Welcome to the era of Cloud Applications.

To test out the concept, I used the application “Open QA“, a web-service that is designed to display the test results of the development progress at Eucalyptus. The goal is to allow any Eucalyptus community member to launch the same service on AWS instances.

First, the web-service has to be broken down into two bodies, the service layer and the data. Then, each body of the web-service needs to be available in the open, allowing anyone to download the code and convert the AWS instances to Open QA web-service instances.

This is where GIT comes in very nicely. For public repositories, GIT will allow you create as many branches as you want, which can serve as read-only code repositories for anyone on the Internet without hassle.

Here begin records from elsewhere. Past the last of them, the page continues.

File: src/rtl/mole_slot_arbiter_if.sv
// Bundles the start/request inputs and the slot, grant and round-status outputs of mole_slot_arbiter.
// The master modport is the side that drives start/req; the slave modport is the arbiter itself.
interface mole_slot_arbiter_if;
    logic       start_i;
    logic [1:0] req_i;
    logic [1:0] grant_o;
    logic [3:0] slot0_pos_o;
    logic [3:0] slot1_pos_o;
    logic       game_active_o;
    logic       game_over_o;
    logic [6:0] seconds_left_o;

    modport master (
        output start_i,
        output req_i,
        input  grant_o,
        input  slot0_pos_o,
        input  slot1_pos_o,
        input  game_active_o,
        input  game_over_o,
        input  seconds_left_o
    );

    modport slave (
        input  start_i,
        input  req_i,
        output grant_o,
        output slot0_pos_o,
        output slot1_pos_o,
        output game_active_o,
        output game_over_o,
        output seconds_left_o
    );
endinterface

File: src/rtl/mole_slot_arbiter.sv
// Round timer plus round-robin hole allocator for the two player mole slots.
// Each grant picks an LFSR-seeded hole that avoids the other slot and the winner's own hole.
module mole_slot_arbiter #(
    parameter int unsigned NUM_HOLES     = 9,
    parameter int unsigned TICK_DIV      = 50_000_000,
    parameter int unsigned ROUND_SECONDS = 60,
    parameter logic [15:0] LFSR_SEED     = 16'hACE1
) (
    input logic               clk,
    input logic               rst_n,
    mole_slot_arbiter_if.slave bus
);
    localparam int unsigned   TickW     = (TICK_DIV > 1) ? $clog2(TICK_DIV) : 1;
    localparam logic [TickW-1:0] TickLast = TickW'(TICK_DIV - 1);
    localparam logic [6:0]    RoundLoad = 7'(ROUND_SECONDS);
    localparam logic [3:0]    NoMole    = 4'hF;
    localparam logic [3:0]    HoleCount = 4'(NUM_HOLES);
    localparam logic [3:0]    HoleLast  = 4'(NUM_HOLES - 1);

    typedef enum logic [1:0] {
        IDLE      = 2'd0,
        RUNNING   = 2'd1,
        GAME_OVER = 2'd2
    } state_e;

    state_e             state_q, state_d;
    logic [TickW-1:0]   tickCnt_q, tickCnt_d;
    logic [6:0]         secondsLeft_q, secondsLeft_d;
    logic               rrPtr_q, rrPtr_d;
    logic [15:0]        lfsr_q, lfsr_d;
    logic [3:0]         slot0Pos_q, slot0Pos_d;
    logic [3:0]         slot1Pos_q, slot1Pos_d;
    logic [1:0]         grant_q, grant_d;
    logic               gameActive_q, gameActive_d;
    logic               gameOver_q, gameOver_d;

    logic [1:0]         eligible;
    logic               anyEligible;
    logic               winner;
    logic [3:0]         lfsrHole;
    logic [3:0]         ownPos;
    logic [3:0]         otherPos;
    logic [3:0]         pickedHole;

    function automatic logic [3:0] wrapInc(input logic [3:0] h);
        return (h == HoleLast) ? 4'd0 : h + 4'd1;
    endfunction

    // A player that was granted last cycle sits out one cycle so it can drop its request.
    assign eligible    = bus.req_i & ~grant_q;
    assign anyEligible = |eligible;
    assign winner      = (eligible == 2'b11) ? rrPtr_q : eligible[1];
    assign ownPos      = winner ? slot1Pos_q : slot0Pos_q;
    assign otherPos    = winner ? slot0Pos_q : slot1Pos_q;
    assign lfsrHole    = (lfsr_q[3:0] >= HoleCount) ? lfsr_q[3:0] - HoleCount : lfsr_q[3:0];

    // Two exclusions at most, so two forward steps always land on a free hole.
    always_comb begin
        pickedHole = lfsrHole;
        for (int k = 0; k < 2; k++) begin
            if (pickedHole == ownPos || pickedHole == otherPos) begin
                pickedHole = wrapInc(pickedHole);
            end
        end
    end

    always_comb begin
        state_d       = state_q;
        tickCnt_d     = tickCnt_q;
        secondsLeft_d = secondsLeft_q;
        rrPtr_d       = rrPtr_q;
        slot0Pos_d    = slot0Pos_q;
        slot1Pos_d    = slot1Pos_q;
        grant_d       = 2'b00;
        lfsr_d        = {lfsr_q[14:0], lfsr_q[15] ^ lfsr_q[13] ^ lfsr_q[12] ^ lfsr_q[10]};

        if (bus.start_i) begin
            state_d       = RUNNING;
            tickCnt_d     = '0;
            secondsLeft_d = RoundLoad;
            slot0Pos_d    = NoMole;
            slot1Pos_d    = NoMole;
        end else begin
            case (state_q)
                RUNNING: begin
                    if (tickCnt_q == TickLast) begin
                        tickCnt_d     = '0;
                        secondsLeft_d = secondsLeft_q - 7'd1;
                        if (secondsLeft_q == 7'd1) begin
                            state_d    = GAME_OVER;
                            slot0Pos_d = NoMole;
                            slot1Pos_d = NoMole;
                        end
                    end else begin
                        tickCnt_d = tickCnt_q + TickW'(1);
                    end
                    // Round end on this edge suppresses any grant.
                    if (state_d == RUNNING && anyEligible) begin
                        rrPtr_d = ~winner;
                        if (winner) begin
                            grant_d    = 2'b10;
                            slot1Pos_d = pickedHole;
                        end else begin
                            grant_d    = 2'b01;
                            slot0Pos_d = pickedHole;
                        end
                    end
                end
                IDLE, GAME_OVER: begin
                    state_d = state_q;
                end
                default: begin
                    state_d = IDLE;
                end
            endcase
        end

        gameActive_d = (state_d == RUNNING);
        gameOver_d   = (state_d == GAME_OVER);
    end

    always_ff @(posedge clk or negedge rst_n) begin
        if (!rst_n) begin
            state_q       <= IDLE;
            tickCnt_q     <= '0;
            secondsLeft_q <= 7'd0;
            rrPtr_q       <= 1'b0;
            lfsr_q        <= LFSR_SEED;
            slot0Pos_q    <= NoMole;
            slot1Pos_q    <= NoMole;
            grant_q       <= 2'b00;
            gameActive_q  <= 1'b0;
            gameOver_q    <= 1'b0;
        end else begin
            state_q       <= state_d;
            tickCnt_q     <= tickCnt_d;
            secondsLeft_q <= secondsLeft_d;
            rrPtr_q       <= rrPtr_d;
            lfsr_q        <= lfsr_d;
            slot0Pos_q    <= slot0Pos_d;
            slot1Pos_q    <= slot1Pos_d;
            grant_q       <= grant_d;
            gameActive_q  <= gameActive_d;
            gameOver_q    <= gameOver_d;
        end
    end

    assign bus.grant_o        = grant_q;
    assign bus.slot0_pos_o    = slot0Pos_q;
    assign bus.slot1_pos_o    = slot1Pos_q;
    assign bus.game_active_o  = gameActive_q;
    assign bus.game_over_o    = gameOver_q;
    assign bus.seconds_left_o = secondsLeft_q;
endmodule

The service layer part of Open QA is available at:

https://github.com/eucalyptus/open-qa

The data for Open QA is available at:

https://github.com/eucalyptus/open-qa-frontend-data

Upon launching an instance on AWS, a user can simply convert the raw Amazon Linux instance into the Open QA web-service by executing 4 commands below:

sudo yum -y install git
git clone git://github.com/eucalyptus/open-qa.git
cd ./open-qa/script/
./open_qa-installer.py -t amazon -e <your_email>

At this point, the AWS instance is running a HTTPD service with Open QA PHP code in its /var/www/html directory.

However, with only the service layer installed, the instance is missing the data, thus has no content to display.

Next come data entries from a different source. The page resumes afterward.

**src/rtl/fc_credit_gate.sv**
```systemverilog
// Transmit-side PCIe flow-control gate: keeps limit/consumed registers for the six
// credit fields, loads limits from InitFC/UpdateFC and grants TLPs one cycle after evaluation.
module fc_credit_gate #(
    parameter int HDR_W  = 8,
    parameter int DATA_W = 12
) (
    input  logic              clk,
    input  logic              rst,
    input  logic              fc_upd_valid,
    input  logic              fc_upd_init,
    input  logic [1:0]        fc_upd_type,
    input  logic [HDR_W-1:0]  fc_upd_hdr,
    input  logic [DATA_W-1:0] fc_upd_data,
    input  logic              tlp_req_valid,
    input  logic [1:0]        tlp_req_type,
    input  logic              tlp_req_has_data,
    input  logic [DATA_W-1:0] tlp_req_data_credits,
    output logic              tlp_grant,
    output logic              tlp_blocked,
    output logic              fc_init_done
);

    typedef enum logic [0:0] {
        ST_INIT   = 1'b0,
        ST_ACTIVE = 1'b1
    } state_e;

    localparam logic [1:0]        TYPE_RSVD = 2'd3;
    localparam logic [HDR_W-1:0]  HDR_ZERO  = {HDR_W{1'b0}};
    localparam logic [DATA_W-1:0] DATA_ZERO = {DATA_W{1'b0}};
    localparam logic [HDR_W-1:0]  HDR_ONE   = {{(HDR_W-1){1'b0}}, 1'b1};
    localparam logic [HDR_W-1:0]  HDR_HALF  = {1'b1, {(HDR_W-1){1'b0}}};
    localparam logic [DATA_W-1:0] DATA_HALF = {1'b1, {(DATA_W-1){1'b0}}};

    // Room left after the request, modulo 2^W; "enough" means room lands in the lower half.
    function automatic logic hdr_fits(input logic [HDR_W-1:0] lim,
                                      input logic [HDR_W-1:0] cons,
                                      input logic [HDR_W-1:0] req);
        logic [HDR_W-1:0] room;
        room = lim - (cons + req);
        return (room <= HDR_HALF);
    endfunction

    function automatic logic data_fits(input logic [DATA_W-1:0] lim,
                                       input logic [DATA_W-1:0] cons,
                                       input logic [DATA_W-1:0] req);
        logic [DATA_W-1:0] room;
        room = lim - (cons + req);
        return (room <= DATA_HALF);
    endfunction

    state_e            state_r;
    logic [HDR_W-1:0]  lim_hdr_r   [0:2];
    logic [DATA_W-1:0] lim_data_r  [0:2];
    logic [HDR_W-1:0]  cons_hdr_r  [0:2];
    logic [DATA_W-1:0] cons_data_r [0:2];
    logic [2:0]        inf_hdr_r;
    logic [2:0]        inf_data_r;
    logic [2:0]        init_rcvd_r;

    logic [1:0]        req_idx_s;
    logic              req_type_ok_s;
    logic [DATA_W-1:0] data_req_s;
    logic              hdr_ok_s;
    logic              data_ok_s;
    logic              eval_s;
    logic              pass_s;

    logic [1:0]        upd_idx_s;
    logic              upd_hit_s;
    logic              init_load_s;
    logic              act_load_s;
    logic [2:0]        init_next_s;

    // Request evaluation against the pre-edge limit/consumed registers.
    always_comb begin
        req_idx_s     = 2'd0;
        req_type_ok_s = 1'b0;
        if (tlp_req_type != TYPE_RSVD) begin
            req_idx_s     = tlp_req_type;
            req_type_ok_s = 1'b1;
        end else begin
            req_idx_s     = 2'd0;
            req_type_ok_s = 1'b0;
        end

        if (tlp_req_has_data) begin
            data_req_s = tlp_req_data_credits;
        end else begin
            data_req_s = DATA_ZERO;
        end

        hdr_ok_s  = inf_hdr_r[req_idx_s]
                  | hdr_fits(lim_hdr_r[req_idx_s], cons_hdr_r[req_idx_s], HDR_ONE);
        data_ok_s = ~tlp_req_has_data
                  | inf_data_r[req_idx_s]
                  | data_fits(lim_data_r[req_idx_s], cons_data_r[req_idx_s], data_req_s);

        eval_s = (state_r == ST_ACTIVE) & tlp_req_valid & ~tlp_grant;
        pass_s = eval_s & req_type_ok_s & hdr_ok_s & data_ok_s;
    end

    // FC DLLP decode: InitFC only counts in INIT (first one per type), UpdateFC only in ACTIVE.
    always_comb begin
        upd_hit_s   = fc_upd_valid & (fc_upd_type != TYPE_RSVD);
        upd_idx_s   = 2'd0;
        init_load_s = 1'b0;
        act_load_s  = 1'b0;
        init_next_s = init_rcvd_r;
        if (upd_hit_s) begin
            upd_idx_s   = fc_upd_type;
            init_load_s = (state_r == ST_INIT) & fc_upd_init & ~init_rcvd_r[fc_upd_type];
            act_load_s  = (state_r == ST_ACTIVE) & ~fc_upd_init;
        end else begin
            upd_idx_s   = 2'd0;
            init_load_s = 1'b0;
            act_load_s  = 1'b0;
        end
        if (init_load_s) begin
            init_next_s = init_rcvd_r | (3'b001 << upd_idx_s);
        end else begin
            init_next_s = init_rcvd_r;
        end
    end

    // Limit, infinite-flag and consumed-counter registers.
    always_ff @(posedge clk) begin
        if (rst) begin
            for (int i = 0; i < 3; i++) begin
                lim_hdr_r[i]   <= HDR_ZERO;
                lim_data_r[i]  <= DATA_ZERO;
                cons_hdr_r[i]  <= HDR_ZERO;
                cons_data_r[i] <= DATA_ZERO;
            end
            inf_hdr_r   <= 3'b000;
            inf_data_r  <= 3'b000;
            init_rcvd_r <= 3'b000;
        end else begin
            // Consumed counters advance even for infinite fields.
            if (pass_s) begin
                cons_hdr_r[req_idx_s]  <= cons_hdr_r[req_idx_s] + HDR_ONE;
                cons_data_r[req_idx_s] <= cons_data_r[req_idx_s] + data_req_s;
            end
            if (init_load_s) begin
                lim_hdr_r[upd_idx_s]  <= fc_upd_hdr;
                lim_data_r[upd_idx_s] <= fc_upd_data;
                inf_hdr_r[upd_idx_s]  <= (fc_upd_hdr == HDR_ZERO);
                inf_data_r[upd_idx_s] <= (fc_upd_data == DATA_ZERO);
                init_rcvd_r           <= init_next_s;
            end
            if (act_load_s) begin
                if (!inf_hdr_r[upd_idx_s]) begin
                    lim_hdr_r[upd_idx_s] <= fc_upd_hdr;
                end
                if (!inf_data_r[upd_idx_s]) begin
                    lim_data_r[upd_idx_s] <= fc_upd_data;
                end
            end
        end
    end

    // Link-init FSM with registered grant/blocked/init-done outputs.
    always_ff @(posedge clk) begin
        if (rst) begin
            state_r      <= ST_INIT;
            tlp_grant    <= 1'b0;
            tlp_blocked  <= 1'b0;
            fc_init_done <= 1'b0;
        end else begin
            tlp_grant   <= pass_s;
            tlp_blocked <= eval_s & ~pass_s;
            case (state_r)
                ST_INIT: begin
                    if (&init_next_s) begin
                        state_r      <= ST_ACTIVE;
                        fc_init_done <= 1'b1;
                    end
                end
                ST_ACTIVE: begin
                    state_r      <= ST_ACTIVE;
                    fc_init_done <= 1'b1;
                end
                default: begin
                    state_r      <= ST_INIT;
                    fc_init_done <= 1'b0;
                end
            endcase
        end
    end

    fc_credit_gate_chk u_chk (
        .clk          (clk),
        .rst          (rst),
        .tlp_grant    (tlp_grant),
        .tlp_blocked  (tlp_blocked),
        .fc_init_done (fc_init_done)
    );

endmodule

// Handshake invariants of the gate outputs.
module fc_credit_gate_chk (
    input logic clk,
    input logic rst,
    input logic tlp_grant,
    input logic tlp_blocked,
    input logic fc_init_done
);

    a_grant_xor_blocked: assert property (@(posedge clk) disable iff (rst)
        !(tlp_grant && tlp_blocked));

    a_no_back_to_back: assert property (@(posedge clk) disable iff (rst)
        tlp_grant |=> !tlp_grant);

    a_quiet_until_init: assert property (@(posedge clk) disable iff (rst)
        !fc_init_done |-> (!tlp_grant && !tlp_blocked));

endmodule

```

Notice that the data for Open QA is available at a different GitHub repository. The user can supply the service with the actual Open QA data by following 5 commands below:

cd ~
git clone git://github.com/eucalyptus/open-qa-frontend-data.git
cd ./open-qa-frontend-data
sudo tar -zxvf ./cache_storage_for_open_qa.tar.gz
sudo cp -r ./cache_storage_for_open_qa/* /var/www/html/webcache/.

Now, the instance is completely converted to run the Open QA web-service with the up-to-date test results.

The data for Open QA is, for now, updated at every 12:01am — pushed to the public GIT repository from the QA server at Eucalyptus HQ. In order to keep the data in sync, the AWS instances are scheduled to periodically pull the latest data via “git pull” on the data directory and copy over the new data to /var/www/html/webcache directory, which can be set as a cron job via “sudo crontab -e” on the instances.

This proof-of-concept case with Open QA application is to demonstrate how GIT and AWS can be used to make an open-source web-service to be launched by anyone with the AWS account. The separation of the service layer and the data for the web-service allows the update to take place independently; for some other web-applications, it might be desirable that the user supplies his/her own customized data, thus only utilizing the service layer.

If anyone ever dreams of launching 10,000 instances of a web-application in the cloud, it must be done through the open source scenario above where the application pulls the needed service and data at its own pace and for its own purpose, which is to serve locally.